I have the most amazing, non-judgemental, kind and caring friends. Jane’s birthday was about 3 weeks ago, and I have been slowly spirally out of emotional control since then. But not noticing it. Sometimes, my incredible lack of insight is astounding.

I knew something was wrong when I was on the loud AC/DC for days rather than one album. When I shouted f*&% on repeat for three days, including whilst watching the sun set over the beach (photo above). And when I made some really dumb decisions. Friends said; ‘be kind to yourself, it’s ok to make mistakes’, ‘what can I do to help?’, ‘l’ve booked lunch, see you there’ and ‘I wish I was there to give you a big hug.’

Then I realised I was angry, really really angry, about Jane being dead, about me having to wait at least a year to find out why she died, even though the coroner has the results from her autopsy and further investigations. About not being able to take her ashes home, because of covid. About not being able to see my son, our whanau, have my feet on the land that calls my heart and wairua. About being in pain that I don’t want to be in.

Friends and neighbours have checked in with me and listened kindly, sharing their experiences of grief and pain. Letting me know, the journey is hard and that it is normal for pain to rear its head and swipe you off the path forward when you least expect it. I get irrationally angry at memes that suggest we should be strong and bounce back when life is hard. I want to hide away and cocoon myself in the vague hope the pain and anger will go away.

Friends have gently but firmly pointed out, my penchant for boxes and filing cabinets does not mean I can actually put my grief, loss and pain into a box, lock it and have it stay locked. Their gentleness reassures me that though I lost my wife, my love, that I am still loved and cared about. Their kindness in continually reminding me to be compassionate to myself, in the same way that I am to others is helpful. It really is ok, to not be ok.

I never realised how many friends I do have. How many people genuinely like me and care about me.
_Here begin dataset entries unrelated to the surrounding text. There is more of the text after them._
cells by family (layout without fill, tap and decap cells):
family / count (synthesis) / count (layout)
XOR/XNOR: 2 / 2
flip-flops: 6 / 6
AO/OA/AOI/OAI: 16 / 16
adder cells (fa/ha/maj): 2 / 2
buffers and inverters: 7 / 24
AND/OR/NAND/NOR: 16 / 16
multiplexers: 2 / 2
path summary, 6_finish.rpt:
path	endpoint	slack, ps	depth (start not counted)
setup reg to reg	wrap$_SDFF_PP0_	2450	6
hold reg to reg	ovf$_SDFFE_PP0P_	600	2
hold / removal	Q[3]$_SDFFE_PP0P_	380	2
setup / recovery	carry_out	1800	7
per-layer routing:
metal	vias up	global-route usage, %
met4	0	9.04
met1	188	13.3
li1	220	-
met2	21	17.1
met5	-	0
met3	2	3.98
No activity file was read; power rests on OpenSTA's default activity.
==> config.mk <==
export PLATFORM = sky130hd
export DESIGN_NAME = muldiv_unit
export DESIGN_NICKNAME = d
export VERILOG_FILES = /design/src/rtl/muldiv_pkg.sv /design/src/rtl/muldiv_unit.sv
export SDC_FILE = /design/constraint.sdc
export NUM_CORES = 1
export LEC_CHECK = 0
export CAP_MARGIN = 20
export CORE_UTILIZATION = 63
export DETAILED_ROUTE_END_ITERATION = 8
export MAX_ROUTING_LAYER = met4
export PLACE_DENSITY = 0.85
export SETUP_SLACK_MARGIN = 0.1
export SLEW_MARGIN = 25
export SYNTH_ARGS = -nofsm -noshare
export SYNTH_HDL_FRONTEND = slang
export SYNTH_SLANG_ARGS = --single-unit
==> constraint.sdc <==
create_clock -name clk -period 12.79 [get_ports clk]
set_input_delay 3.1975 -clock clk [delete_from_list [all_inputs] [get_ports clk]]
set_output_delay 3.1975 -clock clk [all_outputs]
set_load 0.02 [all_outputs]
Until recently, when Jane persuaded me to change my attitude, my default position was that anyone I met, disliked me. This was mainly a protective mechanism – people can’t hurt you as much if you don’t let them get close. It doesn’t matter if people don’t like you if you already assigned that role to them. Jane’s big heart hurt for me when I would say that people didn’t like me. Although to be fair, even she agreed that some people really don’t like me!
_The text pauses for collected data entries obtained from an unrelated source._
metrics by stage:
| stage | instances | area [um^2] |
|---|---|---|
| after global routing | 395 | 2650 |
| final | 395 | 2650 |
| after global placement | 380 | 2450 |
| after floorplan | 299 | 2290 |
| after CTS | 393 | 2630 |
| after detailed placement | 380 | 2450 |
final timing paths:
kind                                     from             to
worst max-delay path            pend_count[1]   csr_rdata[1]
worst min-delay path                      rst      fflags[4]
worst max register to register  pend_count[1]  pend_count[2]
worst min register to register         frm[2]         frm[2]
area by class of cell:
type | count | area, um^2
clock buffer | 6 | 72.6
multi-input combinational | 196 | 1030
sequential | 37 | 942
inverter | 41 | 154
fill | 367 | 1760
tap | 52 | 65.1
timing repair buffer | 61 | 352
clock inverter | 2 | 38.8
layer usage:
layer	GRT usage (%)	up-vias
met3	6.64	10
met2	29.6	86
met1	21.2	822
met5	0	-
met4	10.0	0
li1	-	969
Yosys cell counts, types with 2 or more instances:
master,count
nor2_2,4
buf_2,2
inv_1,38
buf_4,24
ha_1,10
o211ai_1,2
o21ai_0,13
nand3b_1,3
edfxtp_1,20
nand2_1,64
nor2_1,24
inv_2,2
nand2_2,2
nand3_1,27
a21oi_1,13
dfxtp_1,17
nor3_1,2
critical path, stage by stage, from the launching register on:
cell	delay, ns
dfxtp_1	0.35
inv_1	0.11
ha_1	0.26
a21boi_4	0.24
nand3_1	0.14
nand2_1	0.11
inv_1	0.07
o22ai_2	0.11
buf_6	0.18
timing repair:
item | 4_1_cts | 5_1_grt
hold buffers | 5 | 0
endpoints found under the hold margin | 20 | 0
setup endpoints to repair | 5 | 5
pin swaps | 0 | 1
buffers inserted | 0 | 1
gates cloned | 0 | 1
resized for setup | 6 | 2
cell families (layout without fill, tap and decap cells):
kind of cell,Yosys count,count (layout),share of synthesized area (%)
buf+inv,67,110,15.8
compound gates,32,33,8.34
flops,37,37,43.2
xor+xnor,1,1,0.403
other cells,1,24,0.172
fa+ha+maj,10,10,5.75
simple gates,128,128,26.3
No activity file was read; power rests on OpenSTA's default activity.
## src/rtl/calc_pkg.sv

```systemverilog
// Shared types for the calculator sequencer: FSM states, key indices and
// the decoded key event passed from the pushbutton front end to the FSM.
package calc_pkg;

  typedef enum logic [1:0] {ENTRY_A, ENTRY_B, EXEC, SHOW} state_t;

  localparam int KEY_ADD = 16;
  localparam int KEY_SUB = 17;
  localparam int KEY_EQ  = 18;
  localparam int KEY_CLR = 19;

  typedef enum logic [2:0] {NONE, DIGIT, OP, EQ, CLR} key_kind_t;

  // value carries the hex digit for DIGIT, or 1 = sub / 0 = add for OP
  typedef struct packed {
    key_kind_t  kind;
    logic [3:0] value;
  } key_ev_t;

endpackage

```

## src/rtl/calc_sequencer_if.sv

```systemverilog
// Button, adder and display signals between calc_sequencer and its parent.
// master = the parent (drives buttons and the adder sum), slave = the sequencer.
interface calc_sequencer_if #(parameter int W = 8);
  logic [20:0]  pb;
  logic [W-1:0] add_a;
  logic [W-1:0] add_b;
  logic         add_ci;
  logic [W-1:0] add_s;
  logic         add_co;
  logic [W-1:0] disp;
  logic         carry;
  logic         ovf;
  logic         busy;
  logic         op_sub;

  modport master (
    output pb, add_s, add_co,
    input  add_a, add_b, add_ci, disp, carry, ovf, busy, op_sub
  );

  modport slave (
    input  pb, add_s, add_co,
    output add_a, add_b, add_ci, disp, carry, ovf, busy, op_sub
  );
endinterface

```

## src/rtl/pb_edge.sv

```systemverilog
// Pushbutton rising-edge detector and priority encoder: one key event per cycle,
// clear > equals > sub > add > lowest digit.
module pb_edge
  import calc_pkg::*;
(
  input  logic        clk,
  input  logic        rst_n,
  input  logic [20:0] pb_i,
  output key_ev_t     ev_o
);

  logic [19:0] pb_q;
  logic        armed_q;
  logic [19:0] rise;
  logic        unused_pb;

  assign unused_pb = pb_i[20];

  // armed_q masks the first edge after reset, so a button held through reset
  // must be released and pressed again before it produces an event.
  // NOTE: sequential state uses non-blocking assignments so every register
  // samples pre-edge values regardless of statement order.
  always_ff @(posedge clk) begin
    if (!rst_n) begin
      pb_q    <= '0;
      armed_q <= 1'b0;
    end else begin
      pb_q    <= pb_i[19:0];
      armed_q <= 1'b1;
    end
  end

  assign rise = armed_q ? (pb_i[19:0] & ~pb_q) : '0;

  // NOTE: ev_o gets a full default before any branch so no path leaves it
  // unassigned, which would otherwise infer a latch.
  always_comb begin
    ev_o = '{kind: NONE, value: 4'h0};
    if (rise[KEY_CLR]) begin
      ev_o.kind = CLR;
    end else if (rise[KEY_EQ]) begin
      ev_o.kind = EQ;
    end else if (rise[KEY_SUB]) begin
      ev_o = '{kind: OP, value: 4'h1};
    end else if (rise[KEY_ADD]) begin
      ev_o = '{kind: OP, value: 4'h0};
    end else begin
      for (int i = 15; i >= 0; i--) begin
        if (rise[i]) begin
          ev_o.kind  = DIGIT;
          ev_o.value = 4'(i);
        end
      end
    end
  end

endmodule

```

## src/rtl/calc_sequencer.sv

```systemverilog
// Calculator sequencer: collects two hex operands and an operator from key
// events, drives the external adder for one EXEC cycle and registers the result.
module calc_sequencer
  import calc_pkg::*;
#(
  parameter int W = 8
) (
  input logic             hz100,
  input logic             reset,
  calc_sequencer_if.slave bus
);

  key_ev_t      key_ev;
  state_t       state_q;
  logic [W-1:0] entry_q;
  logic [W-1:0] a_q;
  logic [W-1:0] b_q;
  logic         op_sub_q;
  logic [W-1:0] result_q;
  logic         carry_q;
  logic         ovf_q;
  logic [W-1:0] add_b;

  pb_edge u_pb_edge (
    .clk   (hz100),
    .rst_n (reset),
    .pb_i  (bus.pb),
    .ev_o  (key_ev)
  );

  assign add_b = op_sub_q ? ~b_q : b_q;

  // Clear acts like reset on every register here; pb_edge keeps sampling.
  always_ff @(posedge hz100) begin
    if (!reset || key_ev.kind == CLR) begin
      state_q  <= ENTRY_A;
      entry_q  <= '0;
      a_q      <= '0;
      b_q      <= '0;
      op_sub_q <= 1'b0;
      result_q <= '0;
      carry_q  <= 1'b0;
      ovf_q    <= 1'b0;
    end else begin
      unique case (state_q)
        ENTRY_A: begin
          case (key_ev.kind)
            DIGIT: entry_q <= {entry_q[W-5:0], key_ev.value};
            OP: begin
              a_q      <= entry_q;
              op_sub_q <= key_ev.value[0];
              entry_q  <= '0;
              state_q  <= ENTRY_B;
            end
            default: ;
          endcase
        end
        ENTRY_B: begin
          case (key_ev.kind)
            DIGIT: entry_q  <= {entry_q[W-5:0], key_ev.value};
            OP:    op_sub_q <= key_ev.value[0];
            EQ: begin
              b_q     <= entry_q;
              state_q <= EXEC;
            end
            default: ;
          endcase
        end
        EXEC: begin
          // carry holds borrow for sub: the adder carries out exactly when A >= B
          result_q <= bus.add_s;
          carry_q  <= bus.add_co ^ op_sub_q;
          ovf_q    <= (a_q[W-1] == add_b[W-1]) & (bus.add_s[W-1] != a_q[W-1]);
          state_q  <= SHOW;
        end
        SHOW: begin
          case (key_ev.kind)
            DIGIT: begin
              entry_q <= W'(key_ev.value);
              state_q <= ENTRY_A;
            end
            OP: begin
              a_q      <= result_q;
              op_sub_q <= key_ev.value[0];
              entry_q  <= '0;
              state_q  <= ENTRY_B;
            end
            EQ: begin
              a_q     <= result_q;
              state_q <= EXEC;
            end
            default: ;
          endcase
        end
      endcase
    end
  end

  assign bus.add_a  = a_q;
  assign bus.add_b  = add_b;
  assign bus.add_ci = op_sub_q;
  assign bus.disp   = (state_q == ENTRY_A || state_q == ENTRY_B) ? entry_q : result_q;
  assign bus.carry  = carry_q;
  assign bus.ovf    = ovf_q;
  assign bus.busy   = (state_q == EXEC);
  assign bus.op_sub = op_sub_q;

endmodule

```

## src/flat_wrapper.sv

```systemverilog
// flat-port wrapper written by rule: the top's interface ports become plain ports
module calc_sequencer_flat import calc_pkg::*;
#(
  parameter int W = 8
)
  (hz100, reset, bus_pb, bus_add_s, bus_add_co, bus_add_a, bus_add_b, bus_add_ci, bus_disp, bus_carry, bus_ovf, bus_busy, bus_op_sub);
  calc_sequencer_if #(.W(W)) bus_i ();
  input logic hz100;
  input logic reset;
  input wire logic [$bits(bus_i.pb)-1:0] bus_pb;
  input wire logic [$bits(bus_i.add_s)-1:0] bus_add_s;
  input wire logic [$bits(bus_i.add_co)-1:0] bus_add_co;
  output wire logic [$bits(bus_i.add_a)-1:0] bus_add_a;
  output wire logic [$bits(bus_i.add_b)-1:0] bus_add_b;
  output wire logic [$bits(bus_i.add_ci)-1:0] bus_add_ci;
  output wire logic [$bits(bus_i.disp)-1:0] bus_disp;
  output wire logic [$bits(bus_i.carry)-1:0] bus_carry;
  output wire logic [$bits(bus_i.ovf)-1:0] bus_ovf;
  output wire logic [$bits(bus_i.busy)-1:0] bus_busy;
  output wire logic [$bits(bus_i.op_sub)-1:0] bus_op_sub;
  assign bus_i.pb = bus_pb;
  assign bus_i.add_s = bus_add_s;
  assign bus_i.add_co = bus_add_co;
  assign bus_add_a = bus_i.add_a;
  assign bus_add_b = bus_i.add_b;
  assign bus_add_ci = bus_i.add_ci;
  assign bus_disp = bus_i.disp;
  assign bus_carry = bus_i.carry;
  assign bus_ovf = bus_i.ovf;
  assign bus_busy = bus_i.busy;
  assign bus_op_sub = bus_i.op_sub;
  calc_sequencer #(.W(W)) u_core (.hz100(hz100), .reset(reset), .bus(bus_i));
endmodule
```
What is interesting is that, I have always tried to be kind to people, whether or not I classify them as a friend. Kindness and friendship are not the same, though the latter requires the former. And yet, I have not expected kindness from others, nor always extended it to myself. Why is it, that we, as people, do this? This week when people have asked me how I am, I have answered truthfully. Not one person has responded with anything other than kindness. I am ever grateful that I work with people who genuinely care about each other and that I am surrounded by people who remind me that I am not walking this journey by myself, even when it is incredibly hard.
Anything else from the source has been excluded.